Materials provided:
Segment Open

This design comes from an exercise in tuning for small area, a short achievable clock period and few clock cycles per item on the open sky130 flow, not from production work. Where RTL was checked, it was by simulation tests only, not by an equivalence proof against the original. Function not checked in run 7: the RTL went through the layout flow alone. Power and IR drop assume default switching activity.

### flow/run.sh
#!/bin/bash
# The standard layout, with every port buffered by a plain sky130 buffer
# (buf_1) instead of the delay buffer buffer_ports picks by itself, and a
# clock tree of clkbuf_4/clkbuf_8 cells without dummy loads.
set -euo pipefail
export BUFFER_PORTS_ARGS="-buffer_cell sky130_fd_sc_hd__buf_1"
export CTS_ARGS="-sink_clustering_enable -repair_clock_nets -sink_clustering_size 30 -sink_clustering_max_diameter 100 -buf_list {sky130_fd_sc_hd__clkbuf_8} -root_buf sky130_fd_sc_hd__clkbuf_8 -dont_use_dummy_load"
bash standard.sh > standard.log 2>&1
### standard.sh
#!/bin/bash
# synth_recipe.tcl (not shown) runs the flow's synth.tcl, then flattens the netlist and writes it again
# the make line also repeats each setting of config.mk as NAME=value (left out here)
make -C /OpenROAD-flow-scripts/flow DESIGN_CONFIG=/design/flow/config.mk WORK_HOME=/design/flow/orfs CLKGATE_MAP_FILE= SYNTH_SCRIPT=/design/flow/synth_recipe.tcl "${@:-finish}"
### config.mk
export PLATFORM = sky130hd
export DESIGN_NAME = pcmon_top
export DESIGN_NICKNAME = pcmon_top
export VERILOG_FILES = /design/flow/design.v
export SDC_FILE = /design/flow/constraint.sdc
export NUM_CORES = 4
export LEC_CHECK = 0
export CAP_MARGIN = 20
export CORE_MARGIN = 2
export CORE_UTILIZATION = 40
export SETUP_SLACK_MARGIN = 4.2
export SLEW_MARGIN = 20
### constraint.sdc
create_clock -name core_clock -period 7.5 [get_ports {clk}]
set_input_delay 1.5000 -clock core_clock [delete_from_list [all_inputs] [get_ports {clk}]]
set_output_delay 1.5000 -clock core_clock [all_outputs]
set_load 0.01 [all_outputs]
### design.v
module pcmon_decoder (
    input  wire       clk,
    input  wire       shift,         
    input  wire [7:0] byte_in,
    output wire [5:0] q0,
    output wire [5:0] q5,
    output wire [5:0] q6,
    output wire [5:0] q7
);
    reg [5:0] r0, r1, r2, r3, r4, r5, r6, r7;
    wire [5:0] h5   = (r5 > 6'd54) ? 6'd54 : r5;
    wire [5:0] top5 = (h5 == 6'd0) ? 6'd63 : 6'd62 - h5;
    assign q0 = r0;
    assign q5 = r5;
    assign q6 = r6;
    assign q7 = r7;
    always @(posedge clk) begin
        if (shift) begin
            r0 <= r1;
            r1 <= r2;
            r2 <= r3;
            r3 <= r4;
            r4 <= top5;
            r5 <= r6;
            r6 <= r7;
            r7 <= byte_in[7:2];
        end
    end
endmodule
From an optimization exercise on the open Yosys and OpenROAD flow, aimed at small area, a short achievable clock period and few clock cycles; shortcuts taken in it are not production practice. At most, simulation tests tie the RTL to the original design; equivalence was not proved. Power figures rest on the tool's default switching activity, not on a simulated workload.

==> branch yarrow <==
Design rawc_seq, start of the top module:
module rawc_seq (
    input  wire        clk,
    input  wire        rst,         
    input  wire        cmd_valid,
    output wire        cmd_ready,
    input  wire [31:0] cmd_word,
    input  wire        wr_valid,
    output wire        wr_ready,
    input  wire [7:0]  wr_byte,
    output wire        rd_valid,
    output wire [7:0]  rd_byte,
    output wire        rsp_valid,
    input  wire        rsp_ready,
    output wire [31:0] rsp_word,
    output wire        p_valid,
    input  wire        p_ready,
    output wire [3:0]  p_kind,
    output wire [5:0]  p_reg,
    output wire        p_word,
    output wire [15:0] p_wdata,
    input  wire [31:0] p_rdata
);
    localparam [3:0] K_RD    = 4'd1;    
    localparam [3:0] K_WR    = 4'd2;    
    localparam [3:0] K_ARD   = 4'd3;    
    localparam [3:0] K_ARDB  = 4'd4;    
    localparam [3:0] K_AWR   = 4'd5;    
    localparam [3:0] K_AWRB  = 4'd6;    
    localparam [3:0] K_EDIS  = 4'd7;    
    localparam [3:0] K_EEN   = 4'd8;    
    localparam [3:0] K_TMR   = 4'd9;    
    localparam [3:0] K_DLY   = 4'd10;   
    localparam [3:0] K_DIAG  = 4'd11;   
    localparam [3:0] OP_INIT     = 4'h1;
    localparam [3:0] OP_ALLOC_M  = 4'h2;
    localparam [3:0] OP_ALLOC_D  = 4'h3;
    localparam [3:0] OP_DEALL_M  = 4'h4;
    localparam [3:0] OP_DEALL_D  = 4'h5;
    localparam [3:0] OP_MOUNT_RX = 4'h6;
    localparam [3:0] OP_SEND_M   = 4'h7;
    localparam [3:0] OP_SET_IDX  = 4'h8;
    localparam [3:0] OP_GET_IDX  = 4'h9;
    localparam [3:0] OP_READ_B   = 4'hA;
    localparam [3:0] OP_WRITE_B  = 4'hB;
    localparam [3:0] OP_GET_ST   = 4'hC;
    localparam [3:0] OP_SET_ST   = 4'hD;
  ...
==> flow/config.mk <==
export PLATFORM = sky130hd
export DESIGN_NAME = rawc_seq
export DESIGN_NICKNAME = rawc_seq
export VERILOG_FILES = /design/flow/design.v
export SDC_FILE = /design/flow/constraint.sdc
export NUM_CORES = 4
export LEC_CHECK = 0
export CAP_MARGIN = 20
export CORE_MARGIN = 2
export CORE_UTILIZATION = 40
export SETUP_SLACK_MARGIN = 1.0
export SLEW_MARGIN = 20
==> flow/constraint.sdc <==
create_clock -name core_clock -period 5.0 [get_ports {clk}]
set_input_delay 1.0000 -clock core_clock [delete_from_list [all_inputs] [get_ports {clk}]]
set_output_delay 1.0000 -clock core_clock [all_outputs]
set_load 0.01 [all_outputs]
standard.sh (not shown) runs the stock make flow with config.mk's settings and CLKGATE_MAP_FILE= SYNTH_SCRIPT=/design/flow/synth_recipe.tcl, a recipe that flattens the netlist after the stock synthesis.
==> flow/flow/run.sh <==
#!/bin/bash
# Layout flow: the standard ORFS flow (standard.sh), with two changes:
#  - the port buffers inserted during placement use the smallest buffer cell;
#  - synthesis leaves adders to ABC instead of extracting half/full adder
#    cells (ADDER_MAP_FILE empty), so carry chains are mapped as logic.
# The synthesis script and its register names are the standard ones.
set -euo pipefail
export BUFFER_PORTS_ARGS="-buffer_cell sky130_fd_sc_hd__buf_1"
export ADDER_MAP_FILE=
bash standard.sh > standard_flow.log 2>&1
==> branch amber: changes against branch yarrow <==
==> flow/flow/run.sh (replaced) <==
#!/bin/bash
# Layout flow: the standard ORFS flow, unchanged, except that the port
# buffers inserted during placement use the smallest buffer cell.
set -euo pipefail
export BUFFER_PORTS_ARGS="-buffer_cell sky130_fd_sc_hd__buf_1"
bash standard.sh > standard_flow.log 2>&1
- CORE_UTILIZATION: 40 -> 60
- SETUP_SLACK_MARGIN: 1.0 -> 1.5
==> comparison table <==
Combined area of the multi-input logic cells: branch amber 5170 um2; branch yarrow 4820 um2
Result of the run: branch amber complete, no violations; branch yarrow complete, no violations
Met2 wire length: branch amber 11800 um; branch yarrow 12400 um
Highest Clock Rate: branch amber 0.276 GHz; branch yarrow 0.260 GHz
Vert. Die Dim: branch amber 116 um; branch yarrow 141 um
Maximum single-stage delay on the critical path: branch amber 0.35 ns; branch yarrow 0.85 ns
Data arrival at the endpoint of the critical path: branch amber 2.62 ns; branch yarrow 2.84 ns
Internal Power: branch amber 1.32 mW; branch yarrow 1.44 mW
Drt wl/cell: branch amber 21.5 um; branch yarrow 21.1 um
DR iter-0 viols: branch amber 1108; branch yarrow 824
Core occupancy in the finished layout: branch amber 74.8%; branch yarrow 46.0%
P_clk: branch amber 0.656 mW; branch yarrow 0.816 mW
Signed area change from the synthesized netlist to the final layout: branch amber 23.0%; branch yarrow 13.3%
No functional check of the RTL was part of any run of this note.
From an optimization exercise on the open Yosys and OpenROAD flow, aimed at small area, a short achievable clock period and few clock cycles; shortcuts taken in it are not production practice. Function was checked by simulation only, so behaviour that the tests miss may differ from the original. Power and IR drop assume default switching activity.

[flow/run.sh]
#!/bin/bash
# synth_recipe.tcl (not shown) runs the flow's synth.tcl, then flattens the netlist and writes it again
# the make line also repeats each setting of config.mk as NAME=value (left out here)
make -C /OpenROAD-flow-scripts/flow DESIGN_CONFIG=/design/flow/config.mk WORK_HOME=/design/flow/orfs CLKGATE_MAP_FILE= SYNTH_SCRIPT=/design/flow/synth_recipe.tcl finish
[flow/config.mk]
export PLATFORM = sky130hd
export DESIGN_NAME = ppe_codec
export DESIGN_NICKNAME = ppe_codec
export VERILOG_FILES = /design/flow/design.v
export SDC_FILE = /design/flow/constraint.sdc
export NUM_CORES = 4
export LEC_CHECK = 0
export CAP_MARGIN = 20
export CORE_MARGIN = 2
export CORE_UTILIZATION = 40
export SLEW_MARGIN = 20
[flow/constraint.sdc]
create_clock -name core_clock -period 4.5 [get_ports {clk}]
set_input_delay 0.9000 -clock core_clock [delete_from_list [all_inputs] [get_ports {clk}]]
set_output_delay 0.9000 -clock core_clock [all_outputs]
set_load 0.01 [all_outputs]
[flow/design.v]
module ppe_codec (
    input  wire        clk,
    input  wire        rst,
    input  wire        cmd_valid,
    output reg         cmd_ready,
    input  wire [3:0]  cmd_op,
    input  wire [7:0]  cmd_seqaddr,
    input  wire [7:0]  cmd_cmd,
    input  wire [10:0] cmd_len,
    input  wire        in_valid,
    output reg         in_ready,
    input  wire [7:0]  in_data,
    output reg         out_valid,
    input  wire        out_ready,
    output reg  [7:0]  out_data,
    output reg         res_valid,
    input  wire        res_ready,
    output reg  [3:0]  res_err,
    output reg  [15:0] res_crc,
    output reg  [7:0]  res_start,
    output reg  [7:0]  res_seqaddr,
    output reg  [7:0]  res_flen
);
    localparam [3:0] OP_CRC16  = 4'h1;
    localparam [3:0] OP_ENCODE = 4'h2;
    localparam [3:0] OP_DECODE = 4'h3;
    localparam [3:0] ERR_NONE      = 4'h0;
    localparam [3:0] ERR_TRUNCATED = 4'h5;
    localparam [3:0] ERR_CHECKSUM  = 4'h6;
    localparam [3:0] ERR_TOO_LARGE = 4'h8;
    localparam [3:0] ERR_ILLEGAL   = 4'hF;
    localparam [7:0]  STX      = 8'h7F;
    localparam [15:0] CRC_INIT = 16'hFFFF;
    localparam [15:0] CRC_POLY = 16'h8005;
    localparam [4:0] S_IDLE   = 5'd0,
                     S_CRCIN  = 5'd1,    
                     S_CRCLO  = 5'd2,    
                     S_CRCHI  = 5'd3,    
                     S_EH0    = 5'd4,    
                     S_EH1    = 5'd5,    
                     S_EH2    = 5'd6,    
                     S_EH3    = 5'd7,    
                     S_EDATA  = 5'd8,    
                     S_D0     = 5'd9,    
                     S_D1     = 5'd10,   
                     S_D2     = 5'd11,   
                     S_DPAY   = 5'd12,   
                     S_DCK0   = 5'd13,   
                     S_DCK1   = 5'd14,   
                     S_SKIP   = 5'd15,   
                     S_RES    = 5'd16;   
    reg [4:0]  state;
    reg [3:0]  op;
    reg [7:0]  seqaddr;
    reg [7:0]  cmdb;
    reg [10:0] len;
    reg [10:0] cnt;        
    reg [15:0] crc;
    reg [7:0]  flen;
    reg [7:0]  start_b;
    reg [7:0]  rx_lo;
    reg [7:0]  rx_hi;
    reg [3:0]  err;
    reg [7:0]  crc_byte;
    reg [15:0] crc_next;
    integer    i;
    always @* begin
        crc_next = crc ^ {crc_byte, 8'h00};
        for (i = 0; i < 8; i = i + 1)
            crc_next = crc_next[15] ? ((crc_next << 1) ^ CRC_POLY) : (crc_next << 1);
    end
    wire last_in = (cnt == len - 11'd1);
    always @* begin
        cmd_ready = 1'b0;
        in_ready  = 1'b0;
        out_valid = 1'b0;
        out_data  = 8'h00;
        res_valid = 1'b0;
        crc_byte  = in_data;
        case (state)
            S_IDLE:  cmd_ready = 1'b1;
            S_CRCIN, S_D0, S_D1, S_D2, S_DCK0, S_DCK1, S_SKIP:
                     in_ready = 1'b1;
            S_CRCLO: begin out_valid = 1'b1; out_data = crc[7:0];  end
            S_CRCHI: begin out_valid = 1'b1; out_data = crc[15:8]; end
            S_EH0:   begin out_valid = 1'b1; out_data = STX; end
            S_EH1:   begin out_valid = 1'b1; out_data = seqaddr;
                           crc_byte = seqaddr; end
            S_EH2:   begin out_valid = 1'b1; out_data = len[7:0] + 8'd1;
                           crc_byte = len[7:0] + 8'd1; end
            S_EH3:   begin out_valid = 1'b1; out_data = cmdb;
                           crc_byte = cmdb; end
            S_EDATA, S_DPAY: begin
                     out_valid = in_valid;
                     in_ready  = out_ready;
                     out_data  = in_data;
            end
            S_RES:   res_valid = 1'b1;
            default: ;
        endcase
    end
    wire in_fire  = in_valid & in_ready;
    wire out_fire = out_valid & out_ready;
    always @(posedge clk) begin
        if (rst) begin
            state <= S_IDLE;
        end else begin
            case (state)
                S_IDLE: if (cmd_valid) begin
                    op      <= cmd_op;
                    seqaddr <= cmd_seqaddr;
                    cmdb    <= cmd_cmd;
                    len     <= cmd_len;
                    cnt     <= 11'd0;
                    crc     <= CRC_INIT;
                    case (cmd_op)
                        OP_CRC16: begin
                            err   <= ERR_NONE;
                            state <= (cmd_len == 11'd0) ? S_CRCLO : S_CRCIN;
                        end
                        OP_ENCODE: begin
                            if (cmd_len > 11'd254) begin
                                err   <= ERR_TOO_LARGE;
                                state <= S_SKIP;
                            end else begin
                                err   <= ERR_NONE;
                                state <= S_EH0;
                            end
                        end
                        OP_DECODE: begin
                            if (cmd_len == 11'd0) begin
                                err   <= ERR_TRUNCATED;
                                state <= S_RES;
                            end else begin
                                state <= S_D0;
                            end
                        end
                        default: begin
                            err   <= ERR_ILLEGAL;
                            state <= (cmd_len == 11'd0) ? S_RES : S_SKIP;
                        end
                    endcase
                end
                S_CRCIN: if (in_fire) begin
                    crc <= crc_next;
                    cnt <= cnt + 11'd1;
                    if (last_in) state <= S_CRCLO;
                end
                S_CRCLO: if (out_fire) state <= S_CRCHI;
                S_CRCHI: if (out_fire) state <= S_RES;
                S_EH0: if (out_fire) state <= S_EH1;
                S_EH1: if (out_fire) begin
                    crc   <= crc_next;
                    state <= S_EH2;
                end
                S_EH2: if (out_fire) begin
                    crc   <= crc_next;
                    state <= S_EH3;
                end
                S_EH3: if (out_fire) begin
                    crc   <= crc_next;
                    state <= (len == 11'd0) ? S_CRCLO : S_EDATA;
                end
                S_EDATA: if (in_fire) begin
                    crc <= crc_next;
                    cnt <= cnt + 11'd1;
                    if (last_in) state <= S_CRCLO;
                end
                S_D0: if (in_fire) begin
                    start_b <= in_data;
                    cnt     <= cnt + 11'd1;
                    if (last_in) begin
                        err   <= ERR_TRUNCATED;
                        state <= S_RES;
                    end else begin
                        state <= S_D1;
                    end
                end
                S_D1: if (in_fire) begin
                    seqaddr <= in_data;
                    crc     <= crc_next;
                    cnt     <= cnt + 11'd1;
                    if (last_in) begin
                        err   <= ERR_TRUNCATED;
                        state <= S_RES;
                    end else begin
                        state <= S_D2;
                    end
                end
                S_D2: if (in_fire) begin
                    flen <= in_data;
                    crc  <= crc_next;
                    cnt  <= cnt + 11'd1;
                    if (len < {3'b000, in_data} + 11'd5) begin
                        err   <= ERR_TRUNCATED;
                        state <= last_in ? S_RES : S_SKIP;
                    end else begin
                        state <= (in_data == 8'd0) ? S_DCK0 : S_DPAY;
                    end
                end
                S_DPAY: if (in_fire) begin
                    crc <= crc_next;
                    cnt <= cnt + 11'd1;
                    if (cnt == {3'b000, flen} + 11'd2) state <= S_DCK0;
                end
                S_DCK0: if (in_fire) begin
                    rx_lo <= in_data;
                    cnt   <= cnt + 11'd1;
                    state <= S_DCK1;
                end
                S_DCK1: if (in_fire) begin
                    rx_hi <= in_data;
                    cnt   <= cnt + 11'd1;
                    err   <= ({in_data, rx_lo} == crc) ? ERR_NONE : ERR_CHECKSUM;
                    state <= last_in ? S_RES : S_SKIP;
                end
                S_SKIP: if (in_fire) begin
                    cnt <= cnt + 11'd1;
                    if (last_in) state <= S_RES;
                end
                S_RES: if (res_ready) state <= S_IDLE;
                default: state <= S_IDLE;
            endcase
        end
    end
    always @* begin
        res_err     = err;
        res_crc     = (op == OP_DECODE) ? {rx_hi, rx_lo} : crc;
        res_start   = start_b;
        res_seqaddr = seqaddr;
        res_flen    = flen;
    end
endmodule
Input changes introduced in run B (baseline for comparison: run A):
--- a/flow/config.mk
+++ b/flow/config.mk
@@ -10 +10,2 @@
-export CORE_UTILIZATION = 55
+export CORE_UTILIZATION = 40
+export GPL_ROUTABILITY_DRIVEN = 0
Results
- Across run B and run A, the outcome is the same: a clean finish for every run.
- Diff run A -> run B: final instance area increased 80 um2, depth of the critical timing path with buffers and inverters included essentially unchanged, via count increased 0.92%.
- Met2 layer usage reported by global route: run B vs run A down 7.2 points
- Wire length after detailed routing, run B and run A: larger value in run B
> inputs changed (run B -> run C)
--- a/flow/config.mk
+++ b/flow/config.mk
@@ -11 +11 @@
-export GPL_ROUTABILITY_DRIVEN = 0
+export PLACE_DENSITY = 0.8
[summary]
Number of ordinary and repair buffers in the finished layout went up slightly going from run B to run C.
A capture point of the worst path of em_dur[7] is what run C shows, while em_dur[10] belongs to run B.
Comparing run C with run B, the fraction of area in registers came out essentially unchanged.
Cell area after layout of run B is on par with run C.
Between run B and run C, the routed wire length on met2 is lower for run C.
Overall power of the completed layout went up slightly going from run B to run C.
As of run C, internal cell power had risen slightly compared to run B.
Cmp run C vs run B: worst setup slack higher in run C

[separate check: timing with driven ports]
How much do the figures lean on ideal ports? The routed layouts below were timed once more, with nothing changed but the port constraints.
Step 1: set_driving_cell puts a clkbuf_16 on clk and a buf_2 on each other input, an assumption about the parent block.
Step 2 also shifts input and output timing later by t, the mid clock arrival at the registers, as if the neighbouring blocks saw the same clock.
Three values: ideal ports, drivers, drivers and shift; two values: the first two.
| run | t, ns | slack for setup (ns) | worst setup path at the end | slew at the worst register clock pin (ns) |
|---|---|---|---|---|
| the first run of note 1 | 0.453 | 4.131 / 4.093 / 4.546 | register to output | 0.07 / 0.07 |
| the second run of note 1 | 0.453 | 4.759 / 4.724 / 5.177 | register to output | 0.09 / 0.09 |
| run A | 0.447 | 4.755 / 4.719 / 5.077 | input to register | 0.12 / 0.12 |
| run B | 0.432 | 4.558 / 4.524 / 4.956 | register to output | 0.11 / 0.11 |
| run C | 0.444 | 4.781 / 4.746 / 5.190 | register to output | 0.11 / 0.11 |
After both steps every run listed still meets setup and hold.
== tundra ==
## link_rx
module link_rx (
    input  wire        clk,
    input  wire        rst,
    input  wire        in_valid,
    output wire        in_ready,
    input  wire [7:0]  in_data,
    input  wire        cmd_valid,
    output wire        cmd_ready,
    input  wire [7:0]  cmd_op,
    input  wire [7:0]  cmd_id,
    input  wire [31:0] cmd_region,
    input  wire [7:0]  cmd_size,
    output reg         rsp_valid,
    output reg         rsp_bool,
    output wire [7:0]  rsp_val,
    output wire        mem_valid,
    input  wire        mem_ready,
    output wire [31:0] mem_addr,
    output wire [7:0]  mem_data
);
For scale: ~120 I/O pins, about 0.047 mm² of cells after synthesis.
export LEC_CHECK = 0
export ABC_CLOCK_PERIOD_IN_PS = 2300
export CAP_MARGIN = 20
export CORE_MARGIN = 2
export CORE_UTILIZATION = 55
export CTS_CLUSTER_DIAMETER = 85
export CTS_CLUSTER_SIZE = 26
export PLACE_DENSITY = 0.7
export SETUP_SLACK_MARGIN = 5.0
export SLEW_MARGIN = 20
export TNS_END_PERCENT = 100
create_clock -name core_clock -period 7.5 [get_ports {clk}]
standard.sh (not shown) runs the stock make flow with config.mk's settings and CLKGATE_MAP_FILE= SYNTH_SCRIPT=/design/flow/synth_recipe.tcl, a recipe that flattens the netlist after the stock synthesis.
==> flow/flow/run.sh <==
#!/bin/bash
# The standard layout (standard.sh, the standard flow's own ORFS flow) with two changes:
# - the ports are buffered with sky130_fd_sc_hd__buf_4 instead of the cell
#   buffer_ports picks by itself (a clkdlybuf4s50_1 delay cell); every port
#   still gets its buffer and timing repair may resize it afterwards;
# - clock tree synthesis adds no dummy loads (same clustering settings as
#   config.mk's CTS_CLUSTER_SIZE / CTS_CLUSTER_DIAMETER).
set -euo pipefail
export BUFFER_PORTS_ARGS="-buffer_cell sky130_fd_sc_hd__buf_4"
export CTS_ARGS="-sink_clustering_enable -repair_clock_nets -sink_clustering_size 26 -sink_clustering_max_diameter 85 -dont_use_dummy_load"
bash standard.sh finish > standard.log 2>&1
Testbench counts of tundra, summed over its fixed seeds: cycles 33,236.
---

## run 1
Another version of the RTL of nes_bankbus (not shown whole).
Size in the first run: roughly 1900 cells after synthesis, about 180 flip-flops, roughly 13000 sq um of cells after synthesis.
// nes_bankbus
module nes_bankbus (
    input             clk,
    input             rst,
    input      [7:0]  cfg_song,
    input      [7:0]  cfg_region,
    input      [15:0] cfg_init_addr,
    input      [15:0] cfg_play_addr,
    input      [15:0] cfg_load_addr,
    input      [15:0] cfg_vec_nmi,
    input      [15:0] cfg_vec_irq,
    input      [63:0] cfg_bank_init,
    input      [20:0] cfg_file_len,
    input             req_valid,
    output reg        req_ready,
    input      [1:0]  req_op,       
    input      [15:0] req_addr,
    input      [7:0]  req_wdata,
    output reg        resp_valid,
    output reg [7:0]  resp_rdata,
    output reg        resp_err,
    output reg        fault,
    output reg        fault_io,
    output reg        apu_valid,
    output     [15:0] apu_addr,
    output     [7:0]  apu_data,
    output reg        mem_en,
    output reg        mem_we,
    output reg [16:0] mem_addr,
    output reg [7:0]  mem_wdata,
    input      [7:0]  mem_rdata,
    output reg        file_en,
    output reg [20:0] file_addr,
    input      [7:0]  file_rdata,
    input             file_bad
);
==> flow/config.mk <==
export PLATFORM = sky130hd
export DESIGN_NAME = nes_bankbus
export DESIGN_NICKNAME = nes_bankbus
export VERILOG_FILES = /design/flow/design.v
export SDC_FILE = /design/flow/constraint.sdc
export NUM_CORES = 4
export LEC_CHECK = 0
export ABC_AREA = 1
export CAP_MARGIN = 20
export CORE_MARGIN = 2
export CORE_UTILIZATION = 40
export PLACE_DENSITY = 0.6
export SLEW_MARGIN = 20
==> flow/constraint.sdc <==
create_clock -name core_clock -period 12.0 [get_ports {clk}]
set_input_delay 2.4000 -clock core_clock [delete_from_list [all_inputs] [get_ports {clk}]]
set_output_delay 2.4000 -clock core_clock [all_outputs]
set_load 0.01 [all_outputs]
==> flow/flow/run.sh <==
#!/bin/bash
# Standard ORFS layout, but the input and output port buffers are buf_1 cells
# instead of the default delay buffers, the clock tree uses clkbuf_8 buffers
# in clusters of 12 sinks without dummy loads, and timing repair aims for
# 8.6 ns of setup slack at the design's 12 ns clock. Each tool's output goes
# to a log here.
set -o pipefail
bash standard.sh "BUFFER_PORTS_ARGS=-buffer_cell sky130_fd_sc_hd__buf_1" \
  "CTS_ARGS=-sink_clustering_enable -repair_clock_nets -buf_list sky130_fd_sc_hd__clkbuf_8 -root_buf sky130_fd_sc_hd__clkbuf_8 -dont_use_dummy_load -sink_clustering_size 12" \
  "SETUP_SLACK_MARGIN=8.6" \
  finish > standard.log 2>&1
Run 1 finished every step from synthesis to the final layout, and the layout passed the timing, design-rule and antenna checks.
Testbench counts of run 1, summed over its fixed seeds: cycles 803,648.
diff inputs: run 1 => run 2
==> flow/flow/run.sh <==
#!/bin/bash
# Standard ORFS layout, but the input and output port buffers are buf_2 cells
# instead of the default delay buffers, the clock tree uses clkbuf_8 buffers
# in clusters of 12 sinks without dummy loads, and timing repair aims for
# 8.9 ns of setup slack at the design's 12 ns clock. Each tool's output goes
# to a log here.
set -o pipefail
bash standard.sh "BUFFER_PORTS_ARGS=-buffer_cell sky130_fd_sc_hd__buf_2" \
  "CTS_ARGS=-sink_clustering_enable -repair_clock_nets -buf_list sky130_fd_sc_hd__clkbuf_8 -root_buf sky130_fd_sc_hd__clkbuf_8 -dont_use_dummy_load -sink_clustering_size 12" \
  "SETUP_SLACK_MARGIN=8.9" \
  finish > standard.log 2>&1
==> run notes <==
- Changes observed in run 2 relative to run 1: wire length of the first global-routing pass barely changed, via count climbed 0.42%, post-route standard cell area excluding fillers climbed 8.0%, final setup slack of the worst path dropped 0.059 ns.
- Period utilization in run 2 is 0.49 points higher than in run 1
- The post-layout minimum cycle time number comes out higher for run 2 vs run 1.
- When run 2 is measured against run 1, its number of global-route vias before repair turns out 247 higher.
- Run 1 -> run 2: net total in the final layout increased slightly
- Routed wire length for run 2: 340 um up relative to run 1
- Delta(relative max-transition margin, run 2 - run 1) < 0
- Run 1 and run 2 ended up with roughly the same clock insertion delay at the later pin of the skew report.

Segment Closed

Work instruction: Wherever the word "goes" appears in the listing above, copy that line.

Written response:
# 8.6 ns of setup slack at the design's 12 ns clock. Each tool's output goes
# 8.9 ns of setup slack at the design's 12 ns clock. Each tool's output goes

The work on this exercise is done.